Assignment – Tally the lines in the entries where the string "internal" appears, and write only the total.

Material shown –
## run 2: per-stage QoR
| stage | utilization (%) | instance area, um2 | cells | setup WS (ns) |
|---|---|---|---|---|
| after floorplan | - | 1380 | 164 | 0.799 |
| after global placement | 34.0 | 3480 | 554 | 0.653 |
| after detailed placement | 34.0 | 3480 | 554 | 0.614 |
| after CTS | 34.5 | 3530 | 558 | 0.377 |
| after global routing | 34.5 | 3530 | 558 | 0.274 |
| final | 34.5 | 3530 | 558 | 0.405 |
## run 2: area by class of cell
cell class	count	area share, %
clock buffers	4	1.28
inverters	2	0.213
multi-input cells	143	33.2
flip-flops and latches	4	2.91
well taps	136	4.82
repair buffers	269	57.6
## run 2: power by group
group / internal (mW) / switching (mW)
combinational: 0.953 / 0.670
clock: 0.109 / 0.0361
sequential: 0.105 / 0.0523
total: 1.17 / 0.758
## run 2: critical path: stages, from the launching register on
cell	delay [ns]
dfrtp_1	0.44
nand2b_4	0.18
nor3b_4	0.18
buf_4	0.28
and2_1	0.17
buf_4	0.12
<file path="src/rtl/hw_stack_if.sv">
// Push/pop handshake and status bundle for hw_stack.
// The parameters here must match those of the hw_stack instance it connects to.
interface hw_stack_if #(
    parameter int unsigned WIDTH = 16,
    parameter int unsigned DEPTH = 16
);
    localparam int unsigned CW = $clog2(DEPTH + 1);

    logic             push;
    logic             pop;
    logic             clr_err;
    logic [WIDTH-1:0] data_in;
    logic [WIDTH-1:0] data_out;
    logic [CW-1:0]    count;
    logic             empty;
    logic             full;
    logic             overflow;
    logic             underflow;

    modport master (
        output push, pop, clr_err, data_in,
        input  data_out, count, empty, full, overflow, underflow
    );

    modport slave (
        input  push, pop, clr_err, data_in,
        output data_out, count, empty, full, overflow, underflow
    );
endinterface

</file>
<file path="src/rtl/hw_stack.sv">
// Parametrised LIFO stack with an internal stack pointer and sticky overflow/underflow flags.
// The top of the stack is read combinationally, so a pushed word is visible on the next cycle.
module hw_stack #(
    parameter int unsigned WIDTH = 16,
    parameter int unsigned DEPTH = 16
) (
    input logic         clk,
    input logic         reset_n,
    hw_stack_if.slave   bus
);
    localparam int unsigned CW = $clog2(DEPTH + 1);
    localparam int unsigned AW = $clog2(DEPTH);

    logic [WIDTH-1:0] mem [DEPTH];

    logic [CW-1:0]    count_q, count_d;
    logic             ovf_q, ovf_d;
    logic             unf_q, unf_d;
    logic             empty, full;
    logic             wr_en;
    logic [AW-1:0]    wr_idx;
    logic [AW-1:0]    top_idx;
    logic             ovf_set, unf_set;

    assign empty   = (count_q == '0);
    assign full    = (count_q == CW'(DEPTH));
    assign top_idx = AW'(count_q - CW'(1));

    always_comb begin
        count_d = count_q;
        wr_en   = 1'b0;
        wr_idx  = AW'(count_q);
        ovf_set = 1'b0;
        unf_set = 1'b0;
        case ({bus.push, bus.pop})
            2'b10: begin
                if (full) begin
                    ovf_set = 1'b1;
                end else begin
                    wr_en   = 1'b1;
                    count_d = count_q + CW'(1);
                end
            end
            2'b01: begin
                if (empty) unf_set = 1'b1;
                else       count_d = count_q - CW'(1);
            end
            2'b11: begin
                wr_en = 1'b1;
                if (empty) begin
                    // Pop has nothing to remove, so the push still lands in slot 0.
                    wr_idx  = '0;
                    count_d = CW'(1);
                    unf_set = 1'b1;
                end else begin
                    wr_idx = top_idx;
                end
            end
            default: ;
        endcase
        // A new error in the same cycle as clr_err leaves the flag set.
        ovf_d = ovf_set | (ovf_q & ~bus.clr_err);
        unf_d = unf_set | (unf_q & ~bus.clr_err);
    end

    always_ff @(posedge clk or negedge reset_n) begin
        if (!reset_n) begin
            count_q <= '0;
            ovf_q   <= 1'b0;
            unf_q   <= 1'b0;
        end else begin
            count_q <= count_d;
            ovf_q   <= ovf_d;
            unf_q   <= unf_d;
        end
    end

    always_ff @(posedge clk) begin
        if (wr_en) mem[wr_idx] <= bus.data_in;
    end

    assign bus.data_out  = empty ? '0 : mem[top_idx];
    assign bus.count     = count_q;
    assign bus.empty     = empty;
    assign bus.full      = full;
    assign bus.overflow  = ovf_q;
    assign bus.underflow = unf_q;
endmodule

</file>
<file path="src/flat_wrapper.sv">
// flat-port wrapper written by rule: the top's interface ports become plain ports
module hw_stack_flat 
#(
    parameter int unsigned WIDTH = 16,
    parameter int unsigned DEPTH = 16
)
  (clk, reset_n, bus_push, bus_pop, bus_clr_err, bus_data_in, bus_data_out, bus_count, bus_empty, bus_full, bus_overflow, bus_underflow);
  hw_stack_if #(.WIDTH(WIDTH), .DEPTH(DEPTH)) bus_i ();
  input logic clk;
  input logic reset_n;
  input wire logic [$bits(bus_i.push)-1:0] bus_push;
  input wire logic [$bits(bus_i.pop)-1:0] bus_pop;
  input wire logic [$bits(bus_i.clr_err)-1:0] bus_clr_err;
  input wire logic [$bits(bus_i.data_in)-1:0] bus_data_in;
  output wire logic [$bits(bus_i.data_out)-1:0] bus_data_out;
  output wire logic [$bits(bus_i.count)-1:0] bus_count;
  output wire logic [$bits(bus_i.empty)-1:0] bus_empty;
  output wire logic [$bits(bus_i.full)-1:0] bus_full;
  output wire logic [$bits(bus_i.overflow)-1:0] bus_overflow;
  output wire logic [$bits(bus_i.underflow)-1:0] bus_underflow;
  assign bus_i.push = bus_push;
  assign bus_i.pop = bus_pop;
  assign bus_i.clr_err = bus_clr_err;
  assign bus_i.data_in = bus_data_in;
  assign bus_data_out = bus_i.data_out;
  assign bus_count = bus_i.count;
  assign bus_empty = bus_i.empty;
  assign bus_full = bus_i.full;
  assign bus_overflow = bus_i.overflow;
  assign bus_underflow = bus_i.underflow;
  hw_stack #(.WIDTH(WIDTH), .DEPTH(DEPTH)) u_core (.clk(clk), .reset_n(reset_n), .bus(bus_i));
endmodule
</file>
File: src/rtl/delay_unit_arbiter.sv
`default_nettype none
// ============================================================================
// Module   : delay_unit_arbiter
// Brief    : Two-requester arbiter that time-shares one delayed gate unit,
//            holding its inputs for SETTLE cycles before capturing the output.
//            Define DELAY_UNIT_ARBITER_RR_EN for round-robin arbitration;
//            otherwise requester 0 has fixed priority.
// Revision : 1.0 - initial release
// ============================================================================
module delay_unit_arbiter #(
   parameter int WIDTH  = 1,
   parameter int SETTLE = 10
) (
   input  logic             clock,
   input  logic             reset,
   input  logic             req0,
   input  logic             req1,
   input  logic [WIDTH-1:0] op0_a,
   input  logic [WIDTH-1:0] op0_b,
   input  logic [WIDTH-1:0] op1_a,
   input  logic [WIDTH-1:0] op1_b,
   output logic             gnt0,
   output logic             gnt1,
   output logic             done0,
   output logic             done1,
   output logic [WIDTH-1:0] result,
   output logic             busy,
   output logic [WIDTH-1:0] unit_in1,
   output logic [WIDTH-1:0] unit_in2,
   input  logic [WIDTH-1:0] unit_out
);

   localparam logic [0:0] c_IDLE     = 1'b0;
   localparam logic [0:0] c_SETTLE   = 1'b1;
   localparam logic [7:0] c_CNT_LOAD = 8'(SETTLE - 1);

   logic [0:0]       r_state;
   logic [7:0]       r_cnt;
   logic             r_owner;
   logic             r_gnt0;
   logic             r_gnt1;
   logic             r_done0;
   logic             r_done1;
   logic [WIDTH-1:0] r_result;
   logic [WIDTH-1:0] r_in1;
   logic [WIDTH-1:0] r_in2;
   logic             w_any_req;
   logic             w_pick1;

   assign w_any_req = req0 | req1;

`ifdef DELAY_UNIT_ARBITER_RR_EN
   logic r_last;

   // On a tie, serve whichever requester was not served most recently.
   always_comb begin
      w_pick1 = req1;
      if (req0 && req1) begin
         w_pick1 = ~r_last;
      end
   end

   always_ff @(posedge clock) begin
      if (reset) begin
         r_last <= 1'b1;
      end else if (r_state == c_IDLE && w_any_req) begin
         r_last <= w_pick1;
      end
   end
`else
   assign w_pick1 = req1 & ~req0;
`endif

   always_ff @(posedge clock) begin
      if (reset) begin
         r_state  <= c_IDLE;
         r_cnt    <= 8'd0;
         r_owner  <= 1'b0;
         r_gnt0   <= 1'b0;
         r_gnt1   <= 1'b0;
         r_done0  <= 1'b0;
         r_done1  <= 1'b0;
         r_result <= '0;
         r_in1    <= '0;
         r_in2    <= '0;
      end else begin
         r_gnt0  <= 1'b0;
         r_gnt1  <= 1'b0;
         r_done0 <= 1'b0;
         r_done1 <= 1'b0;
         case (r_state)
            c_IDLE: begin
               if (w_any_req) begin
                  // Unit inputs only move here, so they stay frozen while settling.
                  r_in1   <= w_pick1 ? op1_a : op0_a;
                  r_in2   <= w_pick1 ? op1_b : op0_b;
                  r_gnt0  <= ~w_pick1;
                  r_gnt1  <= w_pick1;
                  r_owner <= w_pick1;
                  r_cnt   <= c_CNT_LOAD;
                  r_state <= c_SETTLE;
               end
            end
            c_SETTLE: begin
               if (r_cnt == 8'd0) begin
                  r_result <= unit_out;
                  r_done0  <= ~r_owner;
                  r_done1  <= r_owner;
                  r_state  <= c_IDLE;
               end else begin
                  r_cnt <= r_cnt - 8'd1;
               end
            end
            default: r_state <= c_IDLE;
         endcase
      end
   end

   assign gnt0     = r_gnt0;
   assign gnt1     = r_gnt1;
   assign done0    = r_done0;
   assign done1    = r_done1;
   assign result   = r_result;
   assign unit_in1 = r_in1;
   assign unit_in2 = r_in2;
   assign busy     = (r_state != c_IDLE);

endmodule
`default_nettype wire
--- src/rtl/fb_scanout_reader_if.sv ---
// -----------------------------------------------------------------------------
// fb_scanout_reader_if: raster timing, frame-buffer read port and RGB output bus
// Rev 1.0
// -----------------------------------------------------------------------------
`default_nettype none

interface fb_scanout_reader_if;
  logic        de_in;
  logic        hs_in;
  logic        vs_in;
  logic [1:0]  palette;
  logic [23:0] bgcolour;
  logic [12:0] fb_addr;
  logic [1:0]  fb_data;
  logic [23:0] rgb;
  logic        de_out;
  logic        hs_out;
  logic        vs_out;

  modport master (
    output de_in, hs_in, vs_in, palette, bgcolour, fb_data,
    input  fb_addr, rgb, de_out, hs_out, vs_out
  );

  modport slave (
    input  de_in, hs_in, vs_in, palette, bgcolour, fb_data,
    output fb_addr, rgb, de_out, hs_out, vs_out
  );
endinterface

`default_nettype wire

--- src/rtl/fb_scanout_reader.sv ---
// -----------------------------------------------------------------------------
// fb_scanout_reader: scales raster timing onto a 2bpp frame buffer, palette-maps to RGB
// Rev 1.0
// -----------------------------------------------------------------------------
`default_nettype none

module fb_scanout_reader #(
  parameter int H_SCALE  = 10,
  parameter int V_SCALE  = 11,
  parameter int V_OFFSET = 8,
  parameter int FB_W     = 128,
  parameter int FB_H     = 64
) (
  input  logic                 clk,
  input  logic                 rst_n,
  fb_scanout_reader_if.slave   bus
);

  localparam int XW  = $clog2(FB_W);
  localparam int AYW = $clog2(FB_H);
  localparam int YW  = $clog2(FB_H + 1);
  localparam int HW  = $clog2(H_SCALE);
  localparam int VW  = $clog2(V_SCALE);

  localparam logic [HW-1:0] H_LAST   = HW'(H_SCALE - 1);
  localparam logic [VW-1:0] V_LAST   = VW'(V_SCALE - 1);
  localparam logic [XW-1:0] X_LAST   = XW'(FB_W - 1);
  localparam logic [YW-1:0] Y_END    = YW'(FB_H);
  localparam logic [9:0]    LINE_OFF = 10'(V_OFFSET);
  localparam logic [9:0]    LINE_MAX = 10'd1023;

  logic          vs_q, de_q;
  logic [HW-1:0] h_sub;
  logic [XW-1:0] fb_x;
  logic [9:0]    line_cnt;
  logic [VW-1:0] v_sub;
  logic [YW-1:0] fb_y;
  logic [1:0]    pal_q;
  logic [23:0]   bg_q;
  logic [12:0]   addr_q;
  logic [1:0]    de_pipe, hs_pipe, vs_pipe, img_pipe;
  logic [23:0]   rgb_q;
  logic          de_o, hs_o, vs_o;

  logic          frame_start, de_fall, in_img;
  logic [7:0]    level;
  logic [23:0]   pal_rgb, rgb_next;

  assign frame_start = bus.vs_in & ~vs_q;
  assign de_fall     = de_q & ~bus.de_in;
  assign in_img      = (line_cnt >= LINE_OFF) && (fb_y < Y_END);

  always_ff @(posedge clk or negedge rst_n) begin
    if (!rst_n) begin
      vs_q <= 1'b0;
      de_q <= 1'b0;
    end else begin
      vs_q <= bus.vs_in;
      de_q <= bus.de_in;
    end
  end

  // Horizontal scaler: fb_x saturates so an overlong line repeats the last pixel.
  always_ff @(posedge clk or negedge rst_n) begin
    if (!rst_n) begin
      h_sub <= '0;
      fb_x  <= '0;
    end else if (!bus.de_in) begin
      h_sub <= '0;
      fb_x  <= '0;
    end else if (h_sub == H_LAST) begin
      h_sub <= '0;
      if (fb_x != X_LAST) fb_x <= fb_x + 1'b1;
    end else begin
      h_sub <= h_sub + 1'b1;
    end
  end

  // Frame start takes priority over an end-of-line in the same cycle.
  always_ff @(posedge clk or negedge rst_n) begin
    if (!rst_n) begin
      line_cnt <= '0;
      v_sub    <= '0;
      fb_y     <= '0;
      pal_q    <= '0;
      bg_q     <= '0;
    end else if (frame_start) begin
      line_cnt <= '0;
      v_sub    <= '0;
      fb_y     <= '0;
      pal_q    <= bus.palette;
      bg_q     <= bus.bgcolour;
    end else if (de_fall) begin
      if (line_cnt != LINE_MAX) line_cnt <= line_cnt + 10'd1;
      if (line_cnt >= LINE_OFF) begin
        if (v_sub == V_LAST) begin
          v_sub <= '0;
          if (fb_y != Y_END) fb_y <= fb_y + 1'b1;
        end else begin
          v_sub <= v_sub + 1'b1;
        end
      end
    end
  end

  always_ff @(posedge clk or negedge rst_n) begin
    if (!rst_n) begin
      addr_q   <= '0;
      de_pipe  <= '0;
      hs_pipe  <= '0;
      vs_pipe  <= '0;
      img_pipe <= '0;
      rgb_q    <= '0;
      de_o     <= 1'b0;
      hs_o     <= 1'b0;
      vs_o     <= 1'b0;
    end else begin
      if (in_img) addr_q <= {fb_y[AYW-1:0], fb_x};
      de_pipe  <= {de_pipe[0],  bus.de_in};
      hs_pipe  <= {hs_pipe[0],  bus.hs_in};
      vs_pipe  <= {vs_pipe[0],  bus.vs_in};
      img_pipe <= {img_pipe[0], in_img};
      rgb_q    <= rgb_next;
      de_o     <= de_pipe[1];
      hs_o     <= hs_pipe[1];
      vs_o     <= vs_pipe[1];
    end
  end

  // Index 0 always shows the frame's background colour.
  always_comb begin
    level    = 8'h00;
    pal_rgb  = 24'h000000;
    rgb_next = 24'h000000;
    case (bus.fb_data)
      2'd1:    level = 8'h55;
      2'd2:    level = 8'hAA;
      2'd3:    level = 8'hFF;
      default: level = 8'h00;
    endcase
    case (pal_q)
      2'd0:    pal_rgb = {level, level, level};
      2'd1:    pal_rgb = {level, 16'h0000};
      2'd2:    pal_rgb = {8'h00, level, 8'h00};
      default: pal_rgb = {16'h0000, level};
    endcase
    if (!de_pipe[1])
      rgb_next = 24'h000000;
    else if (!img_pipe[1] || (bus.fb_data == 2'd0))
      rgb_next = bg_q;
    else
      rgb_next = pal_rgb;
  end

  assign bus.fb_addr = addr_q;
  assign bus.rgb     = rgb_q;
  assign bus.de_out  = de_o;
  assign bus.hs_out  = hs_o;
  assign bus.vs_out  = vs_o;

endmodule

`default_nettype wire

--- src/flat_wrapper.sv ---
// flat-port wrapper written by rule: the top's interface ports become plain ports
module fb_scanout_reader_flat 
#(
  parameter int H_SCALE  = 10,
  parameter int V_SCALE  = 11,
  parameter int V_OFFSET = 8,
  parameter int FB_W     = 128,
  parameter int FB_H     = 64
)
  (clk, rst_n, bus_de_in, bus_hs_in, bus_vs_in, bus_palette, bus_bgcolour, bus_fb_data, bus_fb_addr, bus_rgb, bus_de_out, bus_hs_out, bus_vs_out);
  fb_scanout_reader_if bus_i ();
  input  logic clk;
  input  logic rst_n;
  input wire logic [$bits(bus_i.de_in)-1:0] bus_de_in;
  input wire logic [$bits(bus_i.hs_in)-1:0] bus_hs_in;
  input wire logic [$bits(bus_i.vs_in)-1:0] bus_vs_in;
  input wire logic [$bits(bus_i.palette)-1:0] bus_palette;
  input wire logic [$bits(bus_i.bgcolour)-1:0] bus_bgcolour;
  input wire logic [$bits(bus_i.fb_data)-1:0] bus_fb_data;
  output wire logic [$bits(bus_i.fb_addr)-1:0] bus_fb_addr;
  output wire logic [$bits(bus_i.rgb)-1:0] bus_rgb;
  output wire logic [$bits(bus_i.de_out)-1:0] bus_de_out;
  output wire logic [$bits(bus_i.hs_out)-1:0] bus_hs_out;
  output wire logic [$bits(bus_i.vs_out)-1:0] bus_vs_out;
  assign bus_i.de_in = bus_de_in;
  assign bus_i.hs_in = bus_hs_in;
  assign bus_i.vs_in = bus_vs_in;
  assign bus_i.palette = bus_palette;
  assign bus_i.bgcolour = bus_bgcolour;
  assign bus_i.fb_data = bus_fb_data;
  assign bus_fb_addr = bus_i.fb_addr;
  assign bus_rgb = bus_i.rgb;
  assign bus_de_out = bus_i.de_out;
  assign bus_hs_out = bus_i.hs_out;
  assign bus_vs_out = bus_i.vs_out;
  fb_scanout_reader #(.H_SCALE(H_SCALE), .V_SCALE(V_SCALE), .V_OFFSET(V_OFFSET), .FB_W(FB_W), .FB_H(FB_H)) u_core (.clk(clk), .rst_n(rst_n), .bus(bus_i));
endmodule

Exercise response – 2